Your variable d is typically not popped off the stack. Curly braces do not denote a stack frame. Otherwise, you would not be able to do something like this:
char var = getch();
{
char next_var = var + 1;
use_variable(next_char);
}
If curly braces caused a true stack push/pop (like a function call would), then the above code would not compile because the code inside the braces would not be able to access the variable var that lives outside the braces (just like a sub-function cannot directly access variables in the calling function). We know that this is not the case.
Curly braces are simply used for scoping. The compiler will treat any access to the "inner" variable from outside the enclosing braces as invalid, and it may re-use that memory for something else (this is implementation-dependent). However, it may not be popped off of the stack until the enclosing function returns.

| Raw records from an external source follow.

## src/rtl/acq_pkg.sv

```systemverilog
package acq_pkg;

    localparam int HDR_TS_W  = 24;
    localparam int HDR_CNT_W = 16;

    typedef enum logic [2:0] {
        ST_IDLE,
        ST_ACQ,
        ST_STOP,
        ST_READ,
        ST_RESTART
    } acq_state_e;

    typedef struct packed {
        logic [HDR_TS_W-1:0]  ts;
        logic [HDR_CNT_W-1:0] cnt;
    } acq_hdr_t;

    function automatic logic [HDR_TS_W-1:0] ts_sat_inc(input logic [HDR_TS_W-1:0] v);
        return (v == {HDR_TS_W{1'b1}}) ? v : v + 1'b1;
    endfunction

endpackage

```

## src/rtl/acq_occupancy.sv

```systemverilog
module acq_occupancy #(
    parameter int N_CHIPS   = 18,
    parameter int EVT_DEPTH = 128
) (
    input  logic               clk,
    input  logic               rst,
    input  logic               count_en,
    input  logic [N_CHIPS-1:0] chip_trig,
    input  logic [N_CHIPS-1:0] clr,
    output logic [N_CHIPS-1:0] full
);
    localparam int DEPTH_W = $clog2(EVT_DEPTH + 1);
    localparam logic [DEPTH_W-1:0] DEPTH_V = DEPTH_W'(EVT_DEPTH);

    for (genvar g = 0; g < N_CHIPS; g++) begin : g_chip
        logic [DEPTH_W-1:0] occ;

        always_ff @(posedge clk) begin
            if (rst || clr[g]) begin
                occ <= '0;
            end else if (count_en && chip_trig[g] && occ != DEPTH_V) begin
                occ <= occ + 1'b1;
            end
        end

        assign full[g] = (occ == DEPTH_V);
    end

endmodule

```

## src/rtl/acq_timestamp.sv

```systemverilog
module acq_timestamp
    import acq_pkg::*;
(
    input  logic                clk,
    input  logic                rst,
    input  logic                run,
    input  logic                hit,
    input  logic                capture,
    output logic [HDR_TS_W-1:0] ts_cap
);
    logic [HDR_TS_W-1:0] ts_cnt;

    always_ff @(posedge clk) begin
        if (rst || !run || hit) begin
            ts_cnt <= '0;
        end else begin
            ts_cnt <= ts_sat_inc(ts_cnt);
        end
    end

    always_ff @(posedge clk) begin
        if (rst) begin
            ts_cap <= '0;
        end else if (capture) begin
            ts_cap <= ts_cnt;
        end
    end

endmodule

```

## src/rtl/acq_sat_counter.sv

```systemverilog
module acq_sat_counter #(
    parameter int WIDTH = 16
) (
    input  logic             clk,
    input  logic             rst,
    input  logic             inc,
    output logic [WIDTH-1:0] count
);
    always_ff @(posedge clk) begin
        if (rst) begin
            count <= '0;
        end else if (inc && count != {WIDTH{1'b1}}) begin
            count <= count + 1'b1;
        end
    end

endmodule

```

## src/rtl/trig_acq_ctrl.sv

```systemverilog
module trig_acq_ctrl
    import acq_pkg::*;
#(
    parameter int N_CHIPS        = 18,
    parameter int EVT_DEPTH      = 128,
    parameter int READ_CYCLES    = 160,
    parameter int RESTART_CYCLES = 8,
    localparam int CHIP_W        = (N_CHIPS > 1) ? $clog2(N_CHIPS) : 1
) (
    input  logic                 clk,
    input  logic                 rst,
    input  logic                 run_en,
    input  logic                 mode_burst,
    input  logic                 ext_trig,
    input  logic [N_CHIPS-1:0]   chip_trig,
    output logic                 acq_on,
    output logic [N_CHIPS-1:0]   bcid_rst,
    output logic                 hdr_valid,
    output logic [HDR_TS_W-1:0]  hdr_ts,
    output logic [HDR_CNT_W-1:0] hdr_cnt,
    output logic                 rd_active,
    output logic [CHIP_W-1:0]    rd_chip,
    output logic [HDR_CNT_W-1:0] rej_count
);
    localparam int CYC_W = (READ_CYCLES > 1) ? $clog2(READ_CYCLES) : 1;
    localparam int RS_W  = (RESTART_CYCLES > 1) ? $clog2(RESTART_CYCLES) : 1;
    localparam logic [CYC_W-1:0]  CYC_LAST  = CYC_W'(READ_CYCLES - 1);
    localparam logic [RS_W-1:0]   RS_LAST   = RS_W'(RESTART_CYCLES - 1);
    localparam logic [CHIP_W-1:0] CHIP_LAST = CHIP_W'(N_CHIPS - 1);

    acq_state_e          st;
    logic [CHIP_W-1:0]   chip_idx;
    logic [CYC_W-1:0]    bit_cyc;
    logic [RS_W-1:0]     rs_cyc;
    logic [HDR_CNT_W-1:0] trig_cnt;
    logic                bcid_q;

    logic [N_CHIPS-1:0]  full;
    logic [N_CHIPS-1:0]  clr;
    logic                any_full;
    logic                stop_cond;
    logic                go_stop;
    logic                chip_done;
    logic                rej_inc;
    logic [HDR_TS_W-1:0] ts_cap;
    acq_hdr_t            hdr;

    // Stop source depends on mode: external trigger or any full chip memory
    assign any_full  = |full;
    assign stop_cond = mode_burst ? any_full : ext_trig;
    assign go_stop   = (st == ST_ACQ) && run_en && stop_cond;
    assign chip_done = (st == ST_READ) && (bit_cyc == CYC_LAST);

    // Refused triggers: single-event mode, outside acquisition of an active cycle
    assign rej_inc = !mode_burst && ext_trig &&
                     ((st == ST_STOP) || (st == ST_READ) || (st == ST_RESTART));

    for (genvar g = 0; g < N_CHIPS; g++) begin : g_clr
        assign clr[g] = chip_done && (chip_idx == CHIP_W'(g));
    end

    acq_occupancy #(
        .N_CHIPS   (N_CHIPS),
        .EVT_DEPTH (EVT_DEPTH)
    ) u_occ (
        .clk       (clk),
        .rst       (rst),
        .count_en  (st == ST_ACQ),
        .chip_trig (chip_trig),
        .clr       (clr),
        .full      (full)
    );

    acq_timestamp u_ts (
        .clk     (clk),
        .rst     (rst),
        .run     (st == ST_ACQ),
        .hit     (|chip_trig),
        .capture (go_stop),
        .ts_cap  (ts_cap)
    );

    acq_sat_counter #(
        .WIDTH (HDR_CNT_W)
    ) u_rej (
        .clk   (clk),
        .rst   (rst),
        .inc   (rej_inc),
        .count (rej_count)
    );

    always_ff @(posedge clk) begin
        if (rst) begin
            st       <= ST_IDLE;
            chip_idx <= '0;
            bit_cyc  <= '0;
            rs_cyc   <= '0;
            trig_cnt <= '0;
            bcid_q   <= 1'b0;
        end else begin
            // Counter clear only when a run starts, never on a restart
            bcid_q <= (st == ST_IDLE) && run_en;
            unique case (st)
                ST_IDLE: begin
                    if (run_en) st <= ST_ACQ;
                end
                ST_ACQ: begin
                    if (!run_en) begin
                        st <= ST_IDLE;
                    end else if (stop_cond) begin
                        st       <= ST_STOP;
                        trig_cnt <= trig_cnt + 1'b1;
                    end
                end
                ST_STOP: begin
                    st       <= ST_READ;
                    chip_idx <= '0;
                    bit_cyc  <= '0;
                end
                ST_READ: begin
                    if (bit_cyc == CYC_LAST) begin
                        bit_cyc <= '0;
                        if (chip_idx == CHIP_LAST) begin
                            st     <= ST_RESTART;
                            rs_cyc <= '0;
                        end else begin
                            chip_idx <= chip_idx + 1'b1;
                        end
                    end else begin
                        bit_cyc <= bit_cyc + 1'b1;
                    end
                end
                ST_RESTART: begin
                    if (rs_cyc == RS_LAST) begin
                        st <= run_en ? ST_ACQ : ST_IDLE;
                    end else begin
                        rs_cyc <= rs_cyc + 1'b1;
                    end
                end
                default: st <= ST_IDLE;
            endcase
        end
    end

    assign hdr.ts  = ts_cap;
    assign hdr.cnt = trig_cnt;

    assign acq_on    = (st == ST_ACQ);
    assign rd_active = (st == ST_READ);
    assign rd_chip   = chip_idx;
    assign hdr_valid = (st == ST_STOP);
    assign hdr_ts    = hdr.ts;
    assign hdr_cnt   = hdr.cnt;
    assign bcid_rst  = {N_CHIPS{bcid_q}};

endmodule

```

## config.mk

```make
export PLATFORM = sky130hd
export DESIGN_NAME = trig_acq_ctrl
export DESIGN_NICKNAME = d
export VERILOG_FILES = /design/src/rtl/acq_pkg.sv /design/src/rtl/acq_occupancy.sv /design/src/rtl/acq_timestamp.sv /design/src/rtl/acq_sat_counter.sv /design/src/rtl/trig_acq_ctrl.sv
export SDC_FILE = /design/constraint.sdc
export NUM_CORES = 1
export LEC_CHECK = 0
export BUFFER_PORTS_ARGS = -buffer_cell sky130_fd_sc_hd__buf_2
export CELL_PAD_IN_SITES_DETAIL_PLACEMENT = 0
export CELL_PAD_IN_SITES_GLOBAL_PLACEMENT = 1
export CORE_ASPECT_RATIO = 0.8
export CORE_UTILIZATION = 40
export DETAILED_ROUTE_END_ITERATION = 10
export GPL_ROUTABILITY_DRIVEN = 0
export GPL_TIMING_DRIVEN = 0
export PLACE_DENSITY_LB_ADDON = 0.05
export SYNTH_ARGS = -nofsm -noshare
export SYNTH_HDL_FRONTEND = slang
export SYNTH_SLANG_ARGS = --single-unit
```

## constraint.sdc

```tcl
create_clock -name clk -period 2.65 [get_ports clk]
set_clock_uncertainty 0.05 [all_clocks]
set_input_delay 0.1325 -clock clk [delete_from_list [all_inputs] [get_ports clk]]
set_output_delay 0.1325 -clock clk [all_outputs]
set_load 0.01 [all_outputs]
```

# Word level (Yosys, flattened, before mapping)
# Index checks and enable logic that the tools add are counted.
# op_classes
eq_ne	68
n_addsub	24
reduce_logical	95
mux	18
# op_table
op	count
8-bit by 1-bit adder with 8-bit output (second input constant)	19
8-bit == test (second input constant)	19
8-bit != test (second input constant)	18
1-bit logical AND	61
5-bit by 4-bit == test with 1-bit output (second input constant)	8
18-bit OR reduction	2
16-bit by 1-bit adder with 16-bit output (second input constant)	2
3-bit 2-to-1 mux	9
24-bit by 1-bit adder with 24-bit output (second input constant)	1
24-bit == test (second input constant)	1
1-bit logical OR	22
5-bit by 3-bit == test with 1-bit output (second input constant)	4
16-bit != test (second input constant)	1
8-bit one-hot mux with 2 select lines	1
3-bit one-hot mux with 5 select lines	1
5-bit by 2-bit == test with 1-bit output (second input constant)	2
5-bit == test (second input constant)	2
5-bit 2-to-1 mux	2
5-bit one-hot mux with 2 select lines	1
8-bit 2-to-1 mux	1
3-bit by 2-bit == test with 1-bit output (second input constant)	2
3-bit == test (second input constant)	2
2-bit by 1-bit != test with 1-bit output (second input constant)	3
2-bit != test (second input constant)	3
14 further kinds	18
# totals
register_bits	244
elab_cells	232
in_bits	23
out_inout_bits	82

# Logic depth before layout (Yosys ltp)
# logic_depth
depth_word	6
mapped_depth	11
mapped_depth_nobuf	8

# By module
# From an unflattened synthesis, not the netlist that was laid out.
# unflattened
hier_cells	1549
hier_area_um2	13048.8
# by_module_without_submodules
mod	instances	seq_area_each_um2	area_each_um2	cells_each
acq_occupancy	1	2882.8	7562.3	929
trig_acq_ctrl	1	720.7	2595.0	306
acq_timestamp	1	960.9	2043.2	215
acq_sat_counter	1	320.3	848.3	99

# Worst setup path before layout
# OpenSTA, ideal clock, no wires.
# synth_path
path_kind	register -> register
startpoint	register st[1]
endpoint	register trig_cnt[13], in the netlist hdr_cnt[13]
period_less_slack_ns	2.317
t_arrival_ns	2.146
setup_ns	0.121
n_path_buf	3
stages_incl_launch_ff	10
path_slack_ns	0.333
required_time_ns	2.479
path_cell_list	dfxtp_1 > buf_6 > or3b_1 > buf_6 > inv_6 > buf_8 > o211ai_4 > or4_1 > a21oi_2 > mux2_2
# synth_via
elab_chain_cells	2
# synth_lines
element	line_no	text
from (decl)	trig_acq_ctrl.sv:31	acq_state_e st;
from (signal assigned)	trig_acq_ctrl.sv:135	st <= run_en ? ST_ACQ : ST_IDLE;
3-bit by 1-bit == test with 1-bit output	trig_acq_ctrl.sv:103	unique case (st)
3-bit AND reduction (no line)	-	
to (signal assigned)	trig_acq_ctrl.sv:112	trig_cnt <= trig_cnt + 1'b1;
to (decl)	trig_acq_ctrl.sv:35	logic [HDR_CNT_W-1:0] trig_cnt;
# No other way between the ends.
# A chain may end at the register's enable or synchronous reset.

# Worst setup path after layout
# layout_path
startpoint	register u_occ.g_chip[15].occ[0]
endpoint	register trig_cnt[8], in the netlist hdr_cnt[8]
# layout_via
elab_chain_cells	4
# layout_lines
element	line_no	text
from (decl)	acq_occupancy.sv:16	logic [DEPTH_W-1:0] occ;
from (signal assigned)	acq_occupancy.sv:22	occ <= occ + 1'b1;
8-bit == test	acq_occupancy.sv:26	assign full[g] = (occ == DEPTH_V);
18-bit OR reduction	trig_acq_ctrl.sv:49	assign any_full = |full;
1-bit 2-to-1 mux	trig_acq_ctrl.sv:50	assign stop_cond = mode_burst ? any_full : ext_trig;
3-bit AND reduction (no line)	-	
# No other way between the ends.

==> reports/metrics.yaml <==
dp_hpwl_um: 21100
ir_drop_mv: 0.451
synth_top_area_share_pct: 41.0
ff2ff_setup_slack_ns: 0.10
pin_count: 105
placed_cells_incl_taps: 1868
antenna_cells: 0
synthCells: 1388
synth_top_area_cell: "dfxtp_1"
yosys_warnings: 0
grt_pass1_vias: 8919
final_layout_size_suffix_gt1_share_pct: 15.5
wl_per_cell_um: 14.8
yosysUniqueCellTypes: 65
synth_edf_count: 0
synthesis.area_um2: 11900
p_leak_nw: 5.39
grt_max_degree: 19
slew-limit-headroom_pct: 49.3
timing.rr.start: "u_occ.g_chip[15].occ[0]"
routed_wl_um: 28400
tightest_slew_ns: 0.753
grtUsageTotal_pct: 18.9
hold_viol_final: 0
yosysMostFrequentCell: "nor2_1"
route.met2.wl_um: 11600
num-nets-final: 1595
status: "completed"
dr.max_layer_used: "met4"
fp.dieArea_um2: 30500
maxSlewViolCount: 0
min_period_ns: 2.55
hold_ws_ns: 0.0374
die_h_um: 156
vias: 9600
firstDrtPassIters: 5
synthToLayoutAreaGrowth_pct: 17.2
netlist_top_cells_count: "261 x nor2_1, 244 x dfxtp_1, 137 x nand2_1"
start_kind: "flip-flop"
ctsHtreeMaxLevel: 1
ys_ff_latch: 244
finalSetupViolCount: 0
clkTransAtPathRegs_ns: 0.06
ys_async_sr_fraction_pct: 0
layoutNonFillerInstCount: 1922
synthTopCellsByArea: "dfxtp_1 41%, nor2_1 8.2%, xor2_1 6.9%"
worstHoldStart: "chip_trig[12]"
core_area_um2: 29300
synth_area_per_cell_um2: 8.59
rsz0062_at_grt: "yes"
powerDensity_nw_per_um2: 592
finalCritPeriodShare_pct: 96.1
syn_nets: 1458
synth_flop_cell: "dfxtp_1"
maxCapViolations: 0
gr-total-overflow: 0
crit_fanout: 5
wl_met3_um: 995
antenna_found_initial: 0
ys_seq_area_share_pct: 41.0
drt_iter0_markers: 397
grt_pass1_wl_um: 46700
met1_length_um: 15400
die_w_um: 195
cts_buffer_depth: 3
clockRootBuffer: "clkbuf_16"
cts_inserted_buffers: 28
hold_path_class: "in2reg"
reg2reg_to: "hdr_cnt[8]"
fmax_ghz: 0.393
ant_nets: 0
reg2reg_depth: 9
critPathCaptureType: "flip-flop"
worst_ep_arrival_time_ns: 2.93
hold_end: "u_occ.g_chip[12].occ[0]"
hold_depth: 5
io_buffers: 103
drcViolationCount: 0
worstPathRequired_ns: 3.04
start_util_pct: 40.7
cts_tree: "yes"
cts_num_sinks: 244
dpl-instance-area_um2: 12900
worstSetupPathType: "reg2reg"
via_per_inst: 4.99
rows: 56
final_area_um2: 14000
clock_latency_ns: 0.55
## worst max path at each step
stage,slack [ns],startpoint,endpoint
3_5_place_dp,-0.18,u_occ.g_chip[2].occ[0],hdr_cnt[14]
2_1_floorplan,0.33,st[1],hdr_cnt[13]
6_report,0.10,u_occ.g_chip[15].occ[0],hdr_cnt[8]
3_3_place_gp,-0.18,u_occ.g_chip[2].occ[0],hdr_cnt[15]
4_1_cts,-0.02,st[1],u_occ.g_chip[16].occ[6]
5_1_grt,-0.03,u_occ.g_chip[3].occ[1],hdr_cnt[7]
## critical path: stages (launching register included)
cell and delay, ns:
dfxtp_2 0.34, inv_1 0.06, ha_1 0.13, nor4b_1 0.23
nand3_1 0.20, nand4_1 0.31, nor4_4 0.10, buf_4 0.17
a2111oi_0 0.47, mux2_2 0.38
## registers in the layout, summed over array words and instances, names as in the netlist, 3 cells and up
| register | flops |
|---|---|
| bit_cyc | 8 |
| hdr_cnt | 16 |
| rd_chip | 5 |
| rs_cyc | 3 |
| st | 3 |
| u_occ.g_chip.occ | 144 |
| u_rej.count | 16 |
| u_ts.ts_cap | 24 |
| u_ts.ts_cnt | 24 |
## where the power goes
part	leakage, nW	switching [W]	internal [W]
Clock	0.454	0.00153	0.00233
Sequential	1.97	0.0000697	0.00372
Combinational	2.96	0.000367	0.000255
Total	5.39	0.00197	0.00630
## cell families after synthesis
group,synth area share [%]
compound gates,6.36
fa+ha+maj,4.93
mux,4.68
xor+xnor,11.3
buf+inv,4.59
flops,41.0
simple gates,27.1
## final cells by class
| cell class | count | area, um^2 |
|---|---|---|
| Fill cell | 2945 | 15300 |
| Timing Repair Buffer | 108 | 563 |
| Inverter | 53 | 204 |
| Clock inverter | 8 | 90.1 |
| Clock buffer | 42 | 825 |
| Buffer | 59 | 335 |
| Tap cell | 377 | 472 |
| Multi-Input combinational cell | 1031 | 6590 |
| Sequential cell | 244 | 4890 |
## per-layer routing
layer | global-route usage [%] | vias up
met5 | 0 | -
met4 | 3.79 | 0
met3 | 3.08 | 33
met2 | 28.2 | 125
met1 | 28.3 | 4465
li1 | - | 4977
## cells in the final DEF (no fill, tap or decap), drive strengths merged, types with 53 or more instances in the layout
| master | instances |
|---|---|
| nand2 | 137 |
| nor2 | 261 |
| dfxtp | 244 |
| nand3 | 64 |
| xor2 | 94 |
| nand4 | 60 |
| clkbuf | 69 |
| xnor2 | 60 |
| inv | 53 |
| buf | 136 |
## metrics by stage
step / worst slack, ns / util (%) / TNS [ns] / power (W)
floorplan: 0.333 / - / 0 / 0.00428
global placement: -0.184 / 44.1 / -5.43 / 0.00449
detailed placement: -0.176 / 44.1 / -5.48 / 0.00450
CTS: -0.0193 / 47.4 / -0.232 / 0.00841
global route: -0.0338 / 47.7 / -0.0744 / 0.00864
finish: 0.103 / 47.7 / 0 / 0.00827
## timing repair
item,4_1_cts,5_1_grt
hold buffers,4,0
gates resized for setup,2,34
endpoints found under the hold margin,5,0
setup endpoints to repair,79,172
setup buffers,0,1
pin swaps,0,3
(Power assumes the default switching activity.)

Update: Here's what the C spec has to say. Regarding objects with automatic storage duration (section 6.4.2):
For an object that does not have a variable length array type, its
lifetime extends from entry into the block with which it is associated
until execution of that block ends in anyway.
The same section defines the term "lifetime" as (emphasis mine):
The lifetime of an object is the portion of program execution during
which storage is guaranteed to be reserved for it. An object exists,
has a constant address, and retains its last-stored value throughout
its lifetime. If an object is referred to outside of its lifetime, the
behavior is undefined.
The key word here is, of course, 'guaranteed'. Once you leave the scope of the inner set of braces, the array's lifetime is over. Storage may or may not still be allocated for it (your compiler might re-use the space for something else), but any attempts to access the array invoke undefined behavior and bring about unpredictable results.

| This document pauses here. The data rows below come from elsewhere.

==> config.mk <==
export PLATFORM = sky130hd
export DESIGN_NAME = qsample_fmt
export DESIGN_NICKNAME = d
export VERILOG_FILES = /design/src/rtl/qfmt_pkg.sv /design/src/rtl/qfmt_ctrl_sync.sv /design/src/rtl/qfmt_test_split.sv /design/src/rtl/qfmt_lane.sv /design/src/rtl/qsample_fmt.sv
export SDC_FILE = /design/constraint.sdc
export NUM_CORES = 1
export LEC_CHECK = 0
export BUFFER_PORTS_ARGS = -buffer_cell sky130_fd_sc_hd__buf_2
export CAP_MARGIN = 20
export CORE_MARGIN = 10
export CORE_UTILIZATION = 40
export CTS_CLUSTER_SIZE = 20
export DETAILED_ROUTE_END_ITERATION = 8
export PLACE_DENSITY = 0.64
export SYNTH_ARGS = -nofsm -noshare
export SYNTH_HDL_FRONTEND = slang
export SYNTH_SLANG_ARGS = --single-unit
==> constraint.sdc <==
create_clock -name clk -period 1.68 [get_ports clk]
set_input_delay 0.168 -clock clk [delete_from_list [all_inputs] [get_ports clk]]
set_output_delay 0.168 -clock clk [all_outputs]
set_load 0.1 [all_outputs]
==> src/rtl/qfmt_pkg.sv <==
`timescale 1ns/1ps
package qfmt_pkg;
  // Control inputs as captured one edge before use.
  typedef struct packed {
    logic load_n;  // serial load enable, active low
    logic par;     // 1 = parallel, 0 = serial
    logic twos;    // 1 = two's complement, 0 = offset binary
    logic test;    // phase bypass (parallel only)
  } ctrl_t;

  localparam ctrl_t CTRL_RST = '{load_n: 1'b1, par: 1'b1, twos: 1'b1, test: 1'b0};
endpackage

==> src/rtl/qfmt_ctrl_sync.sv <==
`timescale 1ns/1ps
module qfmt_ctrl_sync
  import qfmt_pkg::*;
(
  input  logic  clk,
  input  logic  rst_n,
  input  ctrl_t ctrl_d,
  output ctrl_t ctrl_q
);
  always_ff @(posedge clk or negedge rst_n) begin
    if (!rst_n) ctrl_q <= CTRL_RST;
    else        ctrl_q <= ctrl_d;
  end
endmodule

==> src/rtl/qfmt_test_split.sv <==
`timescale 1ns/1ps
module qfmt_test_split #(
  parameter int SAMPLE_W = 16,
  parameter int PHASE_W  = 28
) (
  input  logic [PHASE_W-1:0]  phase,
  output logic [SAMPLE_W-1:0] hi_word,
  output logic [SAMPLE_W-1:0] lo_word
);
  localparam int PAD_W = 2*SAMPLE_W - PHASE_W;  // must be >= 1

  logic [2*SAMPLE_W-1:0] phase_ext;
  assign phase_ext = {phase, {PAD_W{1'b0}}};
  assign hi_word   = phase_ext[2*SAMPLE_W-1:SAMPLE_W];
  assign lo_word   = phase_ext[SAMPLE_W-1:0];
endmodule

==> src/rtl/qfmt_lane.sv <==
`timescale 1ns/1ps
module qfmt_lane
  import qfmt_pkg::*;
#(
  parameter int W = 16
) (
  input  logic         clk,
  input  logic         rst_n,
  input  ctrl_t        ctrl_q,
  input  logic [W-1:0] sample,
  input  logic [W-1:0] test_word,
  input  logic         oe_n,
  output logic [W-1:0] bus,
  output logic         valid,
  output logic [W-1:0] msb_sr,
  output logic [W-1:0] lsb_sr
);
  function automatic logic [W-1:0] apply_fmt(input logic [W-1:0] w, input logic twos);
    return {w[W-1] ^ ~twos, w[W-2:0]};
  endfunction

  logic [W-1:0] par_word;
  logic [W-1:0] fmt_word;
  logic [W-1:0] word_sel;

  assign fmt_word = apply_fmt(sample, ctrl_q.twos);

  always_ff @(posedge clk or negedge rst_n) begin
    if (!rst_n) begin
      par_word <= '0;
      msb_sr   <= '0;
      lsb_sr   <= '0;
    end else if (ctrl_q.par) begin
      par_word <= ctrl_q.test ? test_word : fmt_word;
    end else if (!ctrl_q.load_n) begin
      msb_sr <= fmt_word;
      lsb_sr <= fmt_word;
    end else begin
      msb_sr <= {msb_sr[W-2:0], 1'b0};
      lsb_sr <= {lsb_sr[W-1], lsb_sr[W-1:1]};
    end
  end

  always_comb begin
    if (ctrl_q.par) word_sel = par_word;
    else            word_sel = {msb_sr[W-1], {(W-2){1'b0}}, lsb_sr[0]};
  end

  assign bus   = oe_n ? '0 : word_sel;
  assign valid = ~oe_n;
endmodule

==> src/rtl/qsample_fmt.sv <==
`timescale 1ns/1ps
module qsample_fmt
  import qfmt_pkg::*;
#(
  parameter int SAMPLE_W = 16,
  parameter int PHASE_W  = 28
) (
  input  logic                clk,
  input  logic                rst_n,
  input  logic [SAMPLE_W-1:0] sin_in,
  input  logic [SAMPLE_W-1:0] cos_in,
  input  logic [PHASE_W-1:0]  phase_in,
  input  logic                load_n,
  input  logic                par_mode,
  input  logic                twos_fmt,
  input  logic                test_en,
  input  logic                sin_oe_n,
  input  logic                cos_oe_n,
  output logic [SAMPLE_W-1:0] sin_out,
  output logic [SAMPLE_W-1:0] cos_out,
  output logic                sin_valid,
  output logic                cos_valid,
  output logic                strobe_n
);
  localparam int LANES = 2;  // 0 = sine, 1 = cosine

  ctrl_t ctrl_d, ctrl_q;
  assign ctrl_d = '{load_n: load_n, par: par_mode, twos: twos_fmt, test: test_en};

  qfmt_ctrl_sync u_ctrl (
    .clk    (clk),
    .rst_n  (rst_n),
    .ctrl_d (ctrl_d),
    .ctrl_q (ctrl_q)
  );

  logic [SAMPLE_W-1:0] test_hi, test_lo;
  qfmt_test_split #(.SAMPLE_W(SAMPLE_W), .PHASE_W(PHASE_W)) u_split (
    .phase   (phase_in),
    .hi_word (test_hi),
    .lo_word (test_lo)
  );

  // Named events for the checker.
  logic load_ev, shift_ev;
  assign load_ev  = ~ctrl_q.par & ~ctrl_q.load_n;
  assign shift_ev = ~ctrl_q.par &  ctrl_q.load_n;

  logic [SAMPLE_W-1:0] samp_a [LANES];
  logic [SAMPLE_W-1:0] test_a [LANES];
  logic                oe_a   [LANES];
  logic [SAMPLE_W-1:0] bus_a  [LANES];
  logic                vld_a  [LANES];
  logic [SAMPLE_W-1:0] msb_a  [LANES];
  logic [SAMPLE_W-1:0] lsb_a  [LANES];

  assign samp_a[0] = sin_in;
  assign samp_a[1] = cos_in;
  assign test_a[0] = test_hi;
  assign test_a[1] = test_lo;
  assign oe_a[0]   = sin_oe_n;
  assign oe_a[1]   = cos_oe_n;

  for (genvar g = 0; g < LANES; g++) begin : g_lane
    qfmt_lane #(.W(SAMPLE_W)) u_lane (
      .clk       (clk),
      .rst_n     (rst_n),
      .ctrl_q    (ctrl_q),
      .sample    (samp_a[g]),
      .test_word (test_a[g]),
      .oe_n      (oe_a[g]),
      .bus       (bus_a[g]),
      .valid     (vld_a[g]),
      .msb_sr    (msb_a[g]),
      .lsb_sr    (lsb_a[g])
    );
  end

  assign sin_out   = bus_a[0];
  assign cos_out   = bus_a[1];
  assign sin_valid = vld_a[0];
  assign cos_valid = vld_a[1];

  // Word-start strobe: low in the cycle following a serial load edge.
  always_ff @(posedge clk or negedge rst_n) begin
    if (!rst_n) strobe_n <= 1'b1;
    else        strobe_n <= ~load_ev;
  end
endmodule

The C spec has no notion of stack frames. It speaks only to how the resulting program will behave, and leaves the implementation details to the compiler (after all, the implementation would look quite different on a stackless CPU than it would on a CPU with a hardware stack). There is nothing in the C spec that mandates where a stack frame will or will not end. The only real way to know is to compile the code on your particular compiler/platform and examine the resulting assembly. Your compiler's current set of optimization options will likely play a role in this as well.
If you want to ensure that the array d is no longer eating up memory while your code is running, you can either convert the code in curly braces into a separate function or explicitly malloc and free the memory instead of using automatic storage.
I believe that it does go out of scope, but is not pop-ed off the stack until the function returns. So it will still be taking up memory on the stack until the function is completed, but not accessible downstream of the first closing curly brace.
There has already been given much information on the standard indicating that it is indeed implementation specific.
So, one experiment might be of interest. If we try the following code:
#include <stdio.h>
int main() {
int* x;
int* y;
{
int a;
x = &a;
printf("%p\n", (void*) x);
}
{
int b;
y = &b;
printf("%p\n", (void*) y);
}
}
Using gcc we obtain here two times the same address: Coliro
But if we try the following code:
#include <stdio.h>
int main() {
int* x;
int* y;
{
int a;
x = &a;
}
{
int b;
y = &b;
}
printf("%p\n", (void*) x);
printf("%p\n", (void*) y);
}
Using gcc we obtain here two different addresses: Coliro
So, you can't be really sure what is going on.